Tout le monde s’accorde à penser que nous sommes de plus en plus dans une « société d’individus », comme avait commencé à le dire Norbert Elias, mais cela devient de plus en plus vrai. Nos sociétés modernes sont traversées par des dynamiques d’individualisation dans toutes les sphères de la vie sociale et on pourrait le montrer longuement. C’est vrai de l’organisation du travail : individualisation des tâches et des trajectoires professionnelles. Mais c’est vrai aussi de la famille et des principales institutions, comme l’école, les partis, les syndicats, les églises traditionnelles… où l’on parle de crise des formes d’organisation collectives. Cette sorte de dé-collectivisation tend à renvoyer l’individu à lui-même et à la tâche d’assumer lui-même ses responsabilités afin de conduire sa vie. Or, la plupart des individus n’ont pas en eux-mêmes la capacité de se protéger. La grande illusion du discours libéral dominant repose sur une conception a-historique et substantialiste de l’individu qui existerait en tant que tel et qui n’attendrait pour déployer ses potentialités que d’être libéré des contraintes bureaucratiques, étatiques…

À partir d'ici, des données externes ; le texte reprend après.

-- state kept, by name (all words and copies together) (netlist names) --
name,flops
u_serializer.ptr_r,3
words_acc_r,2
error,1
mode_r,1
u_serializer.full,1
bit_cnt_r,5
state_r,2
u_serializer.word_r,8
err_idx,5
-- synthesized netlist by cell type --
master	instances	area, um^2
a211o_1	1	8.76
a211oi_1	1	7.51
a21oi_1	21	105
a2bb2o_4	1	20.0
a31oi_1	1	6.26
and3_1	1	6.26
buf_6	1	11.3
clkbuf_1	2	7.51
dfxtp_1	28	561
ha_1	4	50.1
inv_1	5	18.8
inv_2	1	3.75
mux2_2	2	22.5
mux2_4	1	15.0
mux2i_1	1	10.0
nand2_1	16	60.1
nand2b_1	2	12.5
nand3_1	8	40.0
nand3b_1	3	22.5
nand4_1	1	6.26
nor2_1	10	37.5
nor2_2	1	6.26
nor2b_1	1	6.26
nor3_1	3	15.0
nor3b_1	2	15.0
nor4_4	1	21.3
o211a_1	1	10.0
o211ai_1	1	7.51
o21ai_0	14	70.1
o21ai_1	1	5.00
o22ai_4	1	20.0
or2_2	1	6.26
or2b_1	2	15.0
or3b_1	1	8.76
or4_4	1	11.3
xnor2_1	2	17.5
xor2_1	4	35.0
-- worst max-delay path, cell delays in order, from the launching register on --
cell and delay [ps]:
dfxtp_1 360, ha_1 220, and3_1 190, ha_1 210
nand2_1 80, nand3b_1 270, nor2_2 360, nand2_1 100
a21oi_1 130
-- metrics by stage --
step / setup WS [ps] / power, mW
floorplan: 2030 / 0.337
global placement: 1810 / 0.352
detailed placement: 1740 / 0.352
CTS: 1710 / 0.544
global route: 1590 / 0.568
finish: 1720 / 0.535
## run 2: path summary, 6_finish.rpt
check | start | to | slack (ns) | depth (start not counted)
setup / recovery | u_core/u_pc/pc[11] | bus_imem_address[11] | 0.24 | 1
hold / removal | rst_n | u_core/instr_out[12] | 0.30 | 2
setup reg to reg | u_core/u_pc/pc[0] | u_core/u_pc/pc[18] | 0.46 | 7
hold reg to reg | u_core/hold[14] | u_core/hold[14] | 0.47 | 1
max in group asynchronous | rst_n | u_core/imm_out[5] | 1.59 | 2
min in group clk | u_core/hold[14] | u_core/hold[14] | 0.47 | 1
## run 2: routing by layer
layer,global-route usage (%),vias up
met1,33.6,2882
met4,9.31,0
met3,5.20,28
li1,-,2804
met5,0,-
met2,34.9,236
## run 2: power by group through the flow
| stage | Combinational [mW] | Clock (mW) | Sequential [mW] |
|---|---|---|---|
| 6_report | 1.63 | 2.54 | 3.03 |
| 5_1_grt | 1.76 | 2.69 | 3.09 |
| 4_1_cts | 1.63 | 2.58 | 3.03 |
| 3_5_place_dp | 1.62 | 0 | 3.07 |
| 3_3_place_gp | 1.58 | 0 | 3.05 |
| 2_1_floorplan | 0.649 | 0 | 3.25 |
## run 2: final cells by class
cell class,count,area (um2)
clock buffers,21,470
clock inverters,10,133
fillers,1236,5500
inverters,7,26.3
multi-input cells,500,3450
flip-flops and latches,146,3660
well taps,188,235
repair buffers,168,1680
--- config.mk ---
export PLATFORM = sky130hd
export DESIGN_NAME = contador_param
export DESIGN_NICKNAME = d
export VERILOG_FILES = /design/src/rtl/contador_param.sv
export SDC_FILE = /design/constraint.sdc
export NUM_CORES = 1
export LEC_CHECK = 0
export ABC_AREA = 1
export CAP_MARGIN = 30
export CORE_AREA = 2 2 39 41
export CTS_BUF_LIST = sky130_fd_sc_hd__clkbuf_4
export CTS_CLUSTER_SIZE = 10
export DETAILED_ROUTE_END_ITERATION = 16
export DIE_AREA = 0 0 41 43
export HOLD_SLACK_MARGIN = 0.08
export PLACE_DENSITY = 0.67
export REMOVE_ABC_BUFFERS = 1
export SYNTH_ARGS = -nofsm -noshare
export SYNTH_HDL_FRONTEND = slang
export SYNTH_SLANG_ARGS = --single-unit
--- constraint.sdc ---
create_clock -name CLK -period 5.1 [get_ports CLK]
set_input_delay 1.53 -clock CLK [delete_from_list [all_inputs] [get_ports CLK]]
set_output_delay 1.53 -clock CLK [all_outputs]
set_load 0.01 [all_outputs]
--- src/rtl/contador_param.sv ---
// Parameterised up/down/step counter with parallel load,
// optional saturation, registered RCO and combinational TC.
module contador_param #(
  parameter int          WIDTH = 4,
  parameter int unsigned STEP  = 3,
  parameter bit          SAT   = 1'b0
) (
  input  logic             CLK,
  input  logic             RESET_L,
  input  logic             ENB,
  input  logic [1:0]       MODO,
  input  logic [WIDTH-1:0] D,
  output logic [WIDTH-1:0] Q,
  output logic             RCO,
  output logic             TC
);

  localparam logic [WIDTH:0] ONE    = (WIDTH+1)'(1);
  localparam logic [WIDTH:0] STEP_X = (WIDTH+1)'(STEP);
  localparam logic [WIDTH-1:0] MAX  = '1;

  if (WIDTH < 2 || WIDTH > 32) begin : g_bad_width
    $error("contador_param: WIDTH out of range");
  end
  if (STEP < 1 || 64'(STEP) > ((64'd1 << WIDTH) - 64'd1)) begin : g_bad_step
    $error("contador_param: STEP out of range");
  end

  logic [WIDTH:0]   ext;
  logic [WIDTH:0]   res;
  logic             bnd;
  logic [WIDTH-1:0] q_nxt;

  // Extra MSB of res is the carry (up) or borrow (down).
  always_comb begin
    ext = {1'b0, Q};
    res = ext;
    unique case (MODO)
      2'b00:   res = ext + ONE;
      2'b01:   res = ext - ONE;
      2'b10:   res = ext - STEP_X;
      default: res = {1'b0, D};
    endcase
  end

  assign bnd = ENB && (MODO != 2'b11) && res[WIDTH];
  assign TC  = bnd;

  always_comb begin
    q_nxt = Q;
    if (ENB) begin
      q_nxt = res[WIDTH-1:0];
      if (bnd && SAT) begin
        q_nxt = (MODO == 2'b00) ? MAX : '0;
      end
    end
  end

  always_ff @(posedge CLK or negedge RESET_L) begin
    if (!RESET_L) begin
      Q   <= '0;
      RCO <= 1'b0;
    end else begin
      Q   <= q_nxt;
      RCO <= bnd;
    end
  end

endmodule
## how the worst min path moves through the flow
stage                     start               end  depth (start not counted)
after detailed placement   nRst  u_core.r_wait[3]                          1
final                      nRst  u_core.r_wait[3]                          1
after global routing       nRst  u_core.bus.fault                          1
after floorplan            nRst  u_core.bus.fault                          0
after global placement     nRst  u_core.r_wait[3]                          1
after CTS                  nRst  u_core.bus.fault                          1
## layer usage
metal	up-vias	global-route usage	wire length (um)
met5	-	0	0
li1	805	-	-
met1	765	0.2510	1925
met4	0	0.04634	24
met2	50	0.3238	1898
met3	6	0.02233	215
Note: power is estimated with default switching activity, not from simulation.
### src/rtl/dmem_ctrl_load_align.sv
// Load lane select with sign/zero extension of the returned bus word.
module load_align
  import dmem_pkg::*;
(
  input  logic [31:0] word_i,
  input  logic [2:0]  funct3_i,
  input  logic [1:0]  addr_lo_i,
  output logic [31:0] data_o
);

  logic [7:0]  b;
  logic [15:0] h;

  always_comb begin
    case (addr_lo_i)
      2'd0:    b = word_i[7:0];
      2'd1:    b = word_i[15:8];
      2'd2:    b = word_i[23:16];
      default: b = word_i[31:24];
    endcase
    h = addr_lo_i[1] ? word_i[31:16] : word_i[15:0];
    case (funct3_i)
      F3_B:    data_o = {{24{b[7]}}, b};
      F3_H:    data_o = {{16{h[15]}}, h};
      F3_BU:   data_o = {24'd0, b};
      F3_HU:   data_o = {16'd0, h};
      default: data_o = word_i;
    endcase
  end

endmodule

### src/rtl/dmem_ctrl.sv
// E-stage data-memory controller: req/ready/rvalid handshake, pipeline stall,
// store lane replication and aligned, extended load return.
module dmem_ctrl
  import dmem_pkg::*;
#(
  parameter int unsigned AW      = 32,
  parameter int unsigned DW      = 32,
  parameter int unsigned TIMEOUT = 255
) (
  input  logic          clk,
  input  logic          reset,
  input  logic          cs_E,
  input  logic          wr_E,
  input  logic [2:0]    funct3_E,
  input  logic [AW-1:0] addr_E,
  input  logic [DW-1:0] wdata_E,
  output logic          mem_req,
  output logic          mem_we,
  output logic [AW-1:0] mem_addr,
  output logic [DW-1:0] mem_wdata,
  output logic [3:0]    mem_be,
  input  logic          mem_ready,
  input  logic          mem_rvalid,
  input  logic [DW-1:0] mem_rdata,
  output logic          stall,
  output logic [DW-1:0] rdata,
  output logic          misalign,
  output logic          timeout
);

  localparam int unsigned CW = $clog2(TIMEOUT + 1);

  dmem_state_t   state_q, state_d;
  logic [CW-1:0] cnt_q, cnt_d;
  logic          we_q, we_d;
  logic [2:0]    f3_q, f3_d;
  logic [1:0]    alo_q, alo_d;
  logic          req_q, req_d, mwe_q, mwe_d;
  logic [AW-1:0] maddr_q, maddr_d;
  logic [DW-1:0] mwdata_q, mwdata_d, rdata_q, rdata_d;
  logic [3:0]    be_q, be_d;
  logic          mis_q, mis_d, to_q, to_d;
  logic          illegal, expired;
  logic [31:0]   load_word;

  assign illegal = access_illegal(wr_E, funct3_E, addr_E[1:0]);
  // >= rather than == so a load entering RESP on the last REQ cycle still aborts
  assign expired = (cnt_q >= CW'(TIMEOUT - 1));

  load_align u_align (
    .word_i    (mem_rdata),
    .funct3_i  (f3_q),
    .addr_lo_i (alo_q),
    .data_o    (load_word)
  );

  always_ff @(posedge clk) begin
    if (reset) begin
      state_q  <= IDLE;
      cnt_q    <= '0;
      we_q     <= 1'b0;
      f3_q     <= '0;
      alo_q    <= '0;
      req_q    <= 1'b0;
      mwe_q    <= 1'b0;
      maddr_q  <= '0;
      mwdata_q <= '0;
      be_q     <= '0;
      rdata_q  <= '0;
      mis_q    <= 1'b0;
      to_q     <= 1'b0;
    end else begin
      state_q  <= state_d;
      cnt_q    <= cnt_d;
      we_q     <= we_d;
      f3_q     <= f3_d;
      alo_q    <= alo_d;
      req_q    <= req_d;
      mwe_q    <= mwe_d;
      maddr_q  <= maddr_d;
      mwdata_q <= mwdata_d;
      be_q     <= be_d;
      rdata_q  <= rdata_d;
      mis_q    <= mis_d;
      to_q     <= to_d;
    end
  end

  always_comb begin
    state_d = state_q;
    unique case (state_q)
      IDLE: if (!cs_E) state_d = illegal ? DONE : REQ;
      REQ: begin
        if (mem_ready)    state_d = (we_q || mem_rvalid) ? DONE : RESP;
        else if (expired) state_d = DONE;
      end
      RESP: if (mem_rvalid || expired) state_d = DONE;
      DONE: state_d = IDLE;
    endcase
  end

  always_comb begin
    stall    = 1'b0;
    cnt_d    = cnt_q;
    we_d     = we_q;
    f3_d     = f3_q;
    alo_d    = alo_q;
    req_d    = req_q;
    mwe_d    = mwe_q;
    maddr_d  = maddr_q;
    mwdata_d = mwdata_q;
    be_d     = be_q;
    rdata_d  = rdata_q;
    mis_d    = 1'b0;
    to_d     = 1'b0;
    unique case (state_q)
      IDLE: begin
        if (!cs_E) begin
          stall = 1'b1;
          we_d  = wr_E;
          f3_d  = funct3_E;
          alo_d = addr_E[1:0];
          if (illegal) begin
            mis_d   = 1'b1;
            rdata_d = '0;
          end else begin
            cnt_d    = '0;
            req_d    = 1'b1;
            mwe_d    = wr_E;
            maddr_d  = {addr_E[AW-1:2], 2'b00};
            mwdata_d = wr_E ? store_lanes(funct3_E, wdata_E) : '0;
            be_d     = wr_E ? store_be(funct3_E, addr_E[1:0]) : 4'b1111;
          end
        end
      end
      REQ: begin
        stall = 1'b1;
        cnt_d = cnt_q + CW'(1);
        if (mem_ready) begin
          req_d = 1'b0;
          if (!we_q && mem_rvalid) rdata_d = load_word;
        end else if (expired) begin
          req_d   = 1'b0;
          rdata_d = '0;
          to_d    = 1'b1;
        end
      end
      RESP: begin
        stall = 1'b1;
        cnt_d = cnt_q + CW'(1);
        if (mem_rvalid) begin
          rdata_d = load_word;
        end else if (expired) begin
          rdata_d = '0;
          to_d    = 1'b1;
        end
      end
      DONE: ;
    endcase
  end

  assign mem_req   = req_q;
  assign mem_we    = mwe_q;
  assign mem_addr  = maddr_q;
  assign mem_wdata = mwdata_q;
  assign mem_be    = be_q;
  assign rdata     = rdata_q;
  assign misalign  = mis_q;
  assign timeout   = to_q;

endmodule

### config.mk
export PLATFORM = sky130hd
export DESIGN_NAME = dmem_ctrl
export DESIGN_NICKNAME = d
export VERILOG_FILES = /design/src/rtl/dmem_pkg.sv /design/src/rtl/dmem_ctrl_load_align.sv /design/src/rtl/dmem_ctrl.sv
export SDC_FILE = /design/constraint.sdc
export NUM_CORES = 1
export LEC_CHECK = 0
export ABC_AREA = 0
export CORE_MARGIN = 2
export CORE_UTILIZATION = 45
export CTS_BUF_LIST = sky130_fd_sc_hd__clkbuf_16
export CTS_CLUSTER_DIAMETER = 120
export CTS_CLUSTER_SIZE = 24
export DETAILED_ROUTE_END_ITERATION = 8
export PLACE_DENSITY = 0.89
export RECOVER_POWER = 100
export SYNTH_ARGS = -nofsm -noshare
export SYNTH_HDL_FRONTEND = slang
export SYNTH_SLANG_ARGS = --single-unit
### constraint.sdc
create_clock -name clk -period 2.21 [get_ports clk]
set_input_delay 0.221 -clock clk [delete_from_list [all_inputs] [get_ports clk]]
set_output_delay 0.221 -clock clk [all_outputs]
set_load 0.01 [all_outputs]
$ cat src/rtl/wb_arbiter.sv
// -----------------------------------------------------------------------------
// wb_arbiter
//
// Register-file write-back arbiter for a pipeline (port A) and a multi-cycle
// unit (port B).
//
// Port A is never back-pressured. Its write reaches the output registers one
// cycle after it is presented. Port B results are buffered in a 2-entry FIFO.
// The FIFO head is written back only in cycles in which port A is idle.
//
// A 32-bit pending scoreboard tracks port B destinations that have been issued
// but not yet written. It raises a combinational stall request for decode.
//
// Configuration macro:
//   WB_FIFO_BYPASS_EN - when defined, a port B result that arrives while the
//                       FIFO is empty and port A is idle skips the FIFO
//                       (1-cycle latency). When undefined, every port B
//                       result passes through the FIFO (2-cycle minimum).
//
// Ports:
//   clk, rst            clock, synchronous active-high reset
//   a_we/a_waddr/a_wdata  port A write (register 0 is dropped)
//   b_valid/b_waddr/b_wdata, b_ready  port B result handshake
//   b_issue, b_issue_addr  decode issuing a port B operation (sets pending)
//   re1/raddr1, re2/raddr2, id_waddr_chk  decode hazard check inputs
//   stallreq            decode must stall
//   we/waddr/wdata      registered register-file write
// -----------------------------------------------------------------------------
module wb_arbiter (
    input  logic        clk,
    input  logic        rst,
    input  logic        a_we,
    input  logic [4:0]  a_waddr,
    input  logic [31:0] a_wdata,
    input  logic        b_valid,
    input  logic [4:0]  b_waddr,
    input  logic [31:0] b_wdata,
    output logic        b_ready,
    input  logic        b_issue,
    input  logic [4:0]  b_issue_addr,
    input  logic        re1,
    input  logic        re2,
    input  logic [4:0]  raddr1,
    input  logic [4:0]  raddr2,
    input  logic [4:0]  id_waddr_chk,
    output logic        stallreq,
    output logic        we,
    output logic [4:0]  waddr,
    output logic [31:0] wdata
);

    // FIFO state
    logic [4:0]  fifo_addr_q [2];
    logic [31:0] fifo_data_q [2];
    logic        wr_ptr_q, wr_ptr_d;
    logic        rd_ptr_q, rd_ptr_d;
    logic [1:0]  count_q, count_d;

    // Output registers
    logic        we_q, we_d;
    logic [4:0]  waddr_q, waddr_d;
    logic [31:0] wdata_q, wdata_d;

    // Pending scoreboard; bit 0 is never stored
    logic [31:1] pend_q;
    logic [31:0] pending;

    logic a_act;
    logic b_hs;
    logic b_keep;
    logic deq;
    logic enq;
    logic bypass;
    logic b_load;

    assign a_act  = a_we && (a_waddr != 5'd0);
    // Ready depends only on the registered count, so it never waits on b_valid.
    assign b_ready = rst || (count_q != 2'd2);
    assign b_hs   = b_valid && b_ready;
    // Register-0 results complete the handshake but are never stored.
    assign b_keep = b_hs && (b_waddr != 5'd0);
    assign deq    = !a_act && (count_q != 2'd0);

`ifdef WB_FIFO_BYPASS_EN
    assign bypass = !a_act && (count_q == 2'd0) && b_keep;
`else
    assign bypass = 1'b0;
`endif

    assign enq = b_keep && !bypass;

    // Write selection: port A first, then the FIFO head, then the bypass path.
    always_comb begin
        we_d    = 1'b0;
        waddr_d = 5'd0;
        wdata_d = 32'd0;
        b_load  = 1'b0;
        if (a_act) begin
            we_d    = 1'b1;
            waddr_d = a_waddr;
            wdata_d = a_wdata;
        end else if (deq) begin
            we_d    = 1'b1;
            waddr_d = fifo_addr_q[rd_ptr_q];
            wdata_d = fifo_data_q[rd_ptr_q];
            b_load  = 1'b1;
        end else if (bypass) begin
            we_d    = 1'b1;
            waddr_d = b_waddr;
            wdata_d = b_wdata;
            b_load  = 1'b1;
        end
    end

    always_comb begin
        wr_ptr_d = wr_ptr_q ^ enq;
        rd_ptr_d = rd_ptr_q ^ deq;
        count_d  = count_q;
        unique case ({enq, deq})
            2'b10:   count_d = count_q + 2'd1;
            2'b01:   count_d = count_q - 2'd1;
            default: count_d = count_q;
        endcase
    end

    always_ff @(posedge clk) begin
        if (rst) begin
            we_q     <= 1'b0;
            waddr_q  <= 5'd0;
            wdata_q  <= 32'd0;
            wr_ptr_q <= 1'b0;
            rd_ptr_q <= 1'b0;
            count_q  <= 2'd0;
        end else begin
            we_q     <= we_d;
            waddr_q  <= waddr_d;
            wdata_q  <= wdata_d;
            wr_ptr_q <= wr_ptr_d;
            rd_ptr_q <= rd_ptr_d;
            count_q  <= count_d;
        end
    end

    // FIFO storage needs no reset: the pointer and count reset discard it.
    generate
        for (genvar gi = 0; gi < 2; gi++) begin : g_fifo
            always_ff @(posedge clk) begin
                if (enq && (wr_ptr_q == 1'(gi))) begin
                    fifo_addr_q[gi] <= b_waddr;
                    fifo_data_q[gi] <= b_wdata;
                end
            end
        end
    endgenerate

    // Pending bits: a bit is cleared on the edge that loads its port B write
    // into the output registers. A same-cycle issue to that bit takes priority.
    generate
        for (genvar gi = 1; gi < 32; gi++) begin : g_pend
            logic set_bit;
            logic clr_bit;
            assign set_bit = b_issue && (b_issue_addr == 5'(gi));
            assign clr_bit = b_load && (waddr_d == 5'(gi));
            always_ff @(posedge clk) begin
                if (rst) begin
                    pend_q[gi] <= 1'b0;
                end else if (set_bit) begin
                    pend_q[gi] <= 1'b1;
                end else if (clr_bit) begin
                    pend_q[gi] <= 1'b0;
                end
            end
        end
    endgenerate

    assign pending = {pend_q, 1'b0};

    // The pending bit is already clear in the cycle that writes the register.
    // The register file forwards wdata in that cycle, so no extra term is needed.
    assign stallreq = !rst && ((re1 && pending[raddr1]) ||
                               (re2 && pending[raddr2]) ||
                               pending[id_waddr_chk]);

    assign we    = we_q;
    assign waddr = waddr_q;
    assign wdata = wdata_q;

endmodule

Cette conception de l’individu est fausse et l’histoire sociale le montre bien. Au début de la modernité, lorsque l’individu s’affranchit des contraintes traditionnelles, c’est-à-dire qu’il n’est plus pris dans des systèmes de dépendance qui lui assuraient en même temps des protections, il a besoin de « supports » pour exister positivement comme individu. La propriété a constitué ce premier point d’appui nécessaire pour assurer à l’individu moderne un minimum de protection. Cette proposition peut choquer, mais je crois qu’on pourrait multiplier les exemples qui l’attestent. Pour n’en prendre qu’un seul, la Déclaration des droits de l’homme et du citoyen, ce grand manifeste de l’individualisme moderne, place le droit de propriété comme un droit inaliénable et sacré. La Convention, la plus avancée des assemblées révolutionnaires, vote en 1793 et ce, à l’unanimité, la peine de mort contre quiconque tentera d’attenter à la propriété privée. À l’exception de Babeuf, aucun des acteurs les plus radicaux de la Révolution française, comme Saint-Just ou Robespierre, ne voulaient supprimer la propriété privée. Ils voulaient que chacun ait ce minimum de propriété qui lui assure son indépendance, pour être vraiment citoyen et défendre la République. Dans cette perspective, la propriété n’est pas seulement la propriété bourgeoise que Marx condamnera un siècle plus tard. C’est, à cette époque, la condition de l’indépendance sociale et de la protection de l’individu. Faute de quoi, on n’a rien, on n’est rien. La preuve : ceux qui n’ont rien, que leur force de travail, comme les petits salariés qui vivent « au jour, la journée », exploités et méprisés, ne sont pas reconnus comme des individus à part entière dans cette société qui est pourtant celle de la Déclaration des droits de l’homme et du citoyen.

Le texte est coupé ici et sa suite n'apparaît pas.